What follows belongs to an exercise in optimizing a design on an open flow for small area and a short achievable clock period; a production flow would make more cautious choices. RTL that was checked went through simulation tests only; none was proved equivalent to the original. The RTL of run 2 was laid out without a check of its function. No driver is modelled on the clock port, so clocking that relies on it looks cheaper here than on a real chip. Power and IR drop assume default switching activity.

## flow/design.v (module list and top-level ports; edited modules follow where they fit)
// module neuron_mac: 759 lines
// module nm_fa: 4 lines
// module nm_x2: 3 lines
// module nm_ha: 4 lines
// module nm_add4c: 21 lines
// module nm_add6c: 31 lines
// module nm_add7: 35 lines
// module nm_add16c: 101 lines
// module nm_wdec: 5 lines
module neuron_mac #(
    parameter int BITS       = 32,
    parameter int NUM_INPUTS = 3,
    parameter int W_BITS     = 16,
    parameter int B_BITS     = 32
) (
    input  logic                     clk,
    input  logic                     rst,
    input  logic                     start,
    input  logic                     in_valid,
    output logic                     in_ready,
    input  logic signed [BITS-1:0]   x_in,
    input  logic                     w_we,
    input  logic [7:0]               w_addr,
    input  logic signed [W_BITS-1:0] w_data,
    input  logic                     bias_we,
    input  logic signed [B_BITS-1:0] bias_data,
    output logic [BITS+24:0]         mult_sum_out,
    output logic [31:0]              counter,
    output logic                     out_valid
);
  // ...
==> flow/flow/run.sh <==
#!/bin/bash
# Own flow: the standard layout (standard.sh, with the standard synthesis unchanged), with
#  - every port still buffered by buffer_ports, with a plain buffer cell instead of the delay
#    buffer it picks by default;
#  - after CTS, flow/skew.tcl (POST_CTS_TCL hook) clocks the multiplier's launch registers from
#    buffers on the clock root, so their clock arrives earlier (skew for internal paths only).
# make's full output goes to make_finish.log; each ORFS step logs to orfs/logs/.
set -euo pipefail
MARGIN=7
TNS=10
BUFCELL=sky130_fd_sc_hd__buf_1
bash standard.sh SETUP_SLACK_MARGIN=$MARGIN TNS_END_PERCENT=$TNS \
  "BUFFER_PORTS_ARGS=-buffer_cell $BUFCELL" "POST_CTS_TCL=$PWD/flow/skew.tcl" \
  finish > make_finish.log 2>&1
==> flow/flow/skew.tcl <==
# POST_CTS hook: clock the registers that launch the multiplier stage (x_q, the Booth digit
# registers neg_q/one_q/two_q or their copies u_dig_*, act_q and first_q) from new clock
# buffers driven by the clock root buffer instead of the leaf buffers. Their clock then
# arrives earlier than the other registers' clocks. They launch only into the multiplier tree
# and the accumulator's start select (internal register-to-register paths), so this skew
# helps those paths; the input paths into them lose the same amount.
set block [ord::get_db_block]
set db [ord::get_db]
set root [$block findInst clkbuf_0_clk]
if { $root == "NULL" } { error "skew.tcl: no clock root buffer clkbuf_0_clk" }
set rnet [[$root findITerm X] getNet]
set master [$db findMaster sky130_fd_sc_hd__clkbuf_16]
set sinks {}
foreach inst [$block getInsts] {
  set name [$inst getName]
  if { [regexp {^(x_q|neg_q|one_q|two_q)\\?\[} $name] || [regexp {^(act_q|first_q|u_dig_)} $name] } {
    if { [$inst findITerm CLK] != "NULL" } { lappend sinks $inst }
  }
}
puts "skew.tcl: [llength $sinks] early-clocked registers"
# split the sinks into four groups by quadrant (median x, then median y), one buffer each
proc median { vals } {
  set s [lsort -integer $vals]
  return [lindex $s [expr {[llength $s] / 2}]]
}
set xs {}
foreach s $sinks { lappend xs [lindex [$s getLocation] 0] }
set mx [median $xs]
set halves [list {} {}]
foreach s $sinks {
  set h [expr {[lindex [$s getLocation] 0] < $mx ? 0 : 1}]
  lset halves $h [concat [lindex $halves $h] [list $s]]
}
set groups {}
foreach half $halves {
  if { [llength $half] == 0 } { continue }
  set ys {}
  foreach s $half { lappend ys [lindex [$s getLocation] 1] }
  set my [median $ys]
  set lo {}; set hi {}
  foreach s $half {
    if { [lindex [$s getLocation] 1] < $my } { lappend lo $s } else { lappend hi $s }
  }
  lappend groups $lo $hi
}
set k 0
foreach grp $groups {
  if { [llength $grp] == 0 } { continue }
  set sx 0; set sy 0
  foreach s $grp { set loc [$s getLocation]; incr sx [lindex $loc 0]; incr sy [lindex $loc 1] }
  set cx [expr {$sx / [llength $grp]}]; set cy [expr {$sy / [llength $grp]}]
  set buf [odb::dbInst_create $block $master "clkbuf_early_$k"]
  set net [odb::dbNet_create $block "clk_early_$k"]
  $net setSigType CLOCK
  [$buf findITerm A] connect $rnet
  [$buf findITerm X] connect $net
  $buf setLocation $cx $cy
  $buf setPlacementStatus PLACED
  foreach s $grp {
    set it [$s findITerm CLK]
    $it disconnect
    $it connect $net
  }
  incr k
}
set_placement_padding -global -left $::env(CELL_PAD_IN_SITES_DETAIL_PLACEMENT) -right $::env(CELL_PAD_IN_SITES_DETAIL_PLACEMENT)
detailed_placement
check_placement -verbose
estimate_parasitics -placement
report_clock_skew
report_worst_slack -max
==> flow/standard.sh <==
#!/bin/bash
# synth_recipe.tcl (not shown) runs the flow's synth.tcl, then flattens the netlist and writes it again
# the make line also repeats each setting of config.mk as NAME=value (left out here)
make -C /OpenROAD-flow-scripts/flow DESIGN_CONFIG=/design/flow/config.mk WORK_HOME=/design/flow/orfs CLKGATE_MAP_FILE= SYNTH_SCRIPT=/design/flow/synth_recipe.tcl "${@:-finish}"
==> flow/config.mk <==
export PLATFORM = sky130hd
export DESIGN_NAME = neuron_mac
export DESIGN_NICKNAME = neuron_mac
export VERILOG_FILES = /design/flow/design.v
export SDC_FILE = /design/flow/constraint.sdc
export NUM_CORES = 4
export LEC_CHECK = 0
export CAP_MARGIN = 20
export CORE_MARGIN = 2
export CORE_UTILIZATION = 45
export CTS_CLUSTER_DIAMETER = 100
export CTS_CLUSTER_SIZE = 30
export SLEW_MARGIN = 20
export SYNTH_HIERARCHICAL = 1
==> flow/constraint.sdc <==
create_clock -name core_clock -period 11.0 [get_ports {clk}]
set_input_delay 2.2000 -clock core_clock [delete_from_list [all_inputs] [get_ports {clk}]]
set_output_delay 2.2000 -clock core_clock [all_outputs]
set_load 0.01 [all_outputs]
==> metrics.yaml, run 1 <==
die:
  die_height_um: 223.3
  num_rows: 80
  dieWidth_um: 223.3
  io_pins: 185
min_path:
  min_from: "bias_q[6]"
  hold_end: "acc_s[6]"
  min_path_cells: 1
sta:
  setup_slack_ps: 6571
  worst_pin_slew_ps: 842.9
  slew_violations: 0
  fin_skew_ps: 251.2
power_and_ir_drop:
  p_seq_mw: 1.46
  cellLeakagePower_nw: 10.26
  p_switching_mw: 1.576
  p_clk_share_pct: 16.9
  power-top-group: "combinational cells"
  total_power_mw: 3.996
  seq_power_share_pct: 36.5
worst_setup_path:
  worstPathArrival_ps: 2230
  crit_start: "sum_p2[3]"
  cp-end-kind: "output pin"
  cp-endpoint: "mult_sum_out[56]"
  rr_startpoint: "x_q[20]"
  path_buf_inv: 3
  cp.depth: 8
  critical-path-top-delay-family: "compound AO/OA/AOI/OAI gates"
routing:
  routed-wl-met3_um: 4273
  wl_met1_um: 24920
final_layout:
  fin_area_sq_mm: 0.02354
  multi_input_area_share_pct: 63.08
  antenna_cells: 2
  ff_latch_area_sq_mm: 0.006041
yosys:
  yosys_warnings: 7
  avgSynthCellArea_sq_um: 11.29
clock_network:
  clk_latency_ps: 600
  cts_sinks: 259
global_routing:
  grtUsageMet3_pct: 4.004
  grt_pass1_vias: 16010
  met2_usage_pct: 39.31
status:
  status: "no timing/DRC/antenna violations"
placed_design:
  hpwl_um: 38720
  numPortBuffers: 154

——————

Exercise requirements: Set down precisely the lines above between the line holding "# Own flow: the" and the line holding "foreach inst [$block", inclusive, and nothing beyond them.

Exercise result:
# Own flow: the standard layout (standard.sh, with the standard synthesis unchanged), with
#  - every port still buffered by buffer_ports, with a plain buffer cell instead of the delay
#    buffer it picks by default;
#  - after CTS, flow/skew.tcl (POST_CTS_TCL hook) clocks the multiplier's launch registers from
#    buffers on the clock root, so their clock arrives earlier (skew for internal paths only).
# make's full output goes to make_finish.log; each ORFS step logs to orfs/logs/.
set -euo pipefail
MARGIN=7
TNS=10
BUFCELL=sky130_fd_sc_hd__buf_1
bash standard.sh SETUP_SLACK_MARGIN=$MARGIN TNS_END_PERCENT=$TNS \
  "BUFFER_PORTS_ARGS=-buffer_cell $BUFCELL" "POST_CTS_TCL=$PWD/flow/skew.tcl" \
  finish > make_finish.log 2>&1
==> flow/flow/skew.tcl <==
# POST_CTS hook: clock the registers that launch the multiplier stage (x_q, the Booth digit
# registers neg_q/one_q/two_q or their copies u_dig_*, act_q and first_q) from new clock
# buffers driven by the clock root buffer instead of the leaf buffers. Their clock then
# arrives earlier than the other registers' clocks. They launch only into the multiplier tree
# and the accumulator's start select (internal register-to-register paths), so this skew
# helps those paths; the input paths into them lose the same amount.
set block [ord::get_db_block]
set db [ord::get_db]
set root [$block findInst clkbuf_0_clk]
if { $root == "NULL" } { error "skew.tcl: no clock root buffer clkbuf_0_clk" }
set rnet [[$root findITerm X] getNet]
set master [$db findMaster sky130_fd_sc_hd__clkbuf_16]
set sinks {}
foreach inst [$block getInsts] {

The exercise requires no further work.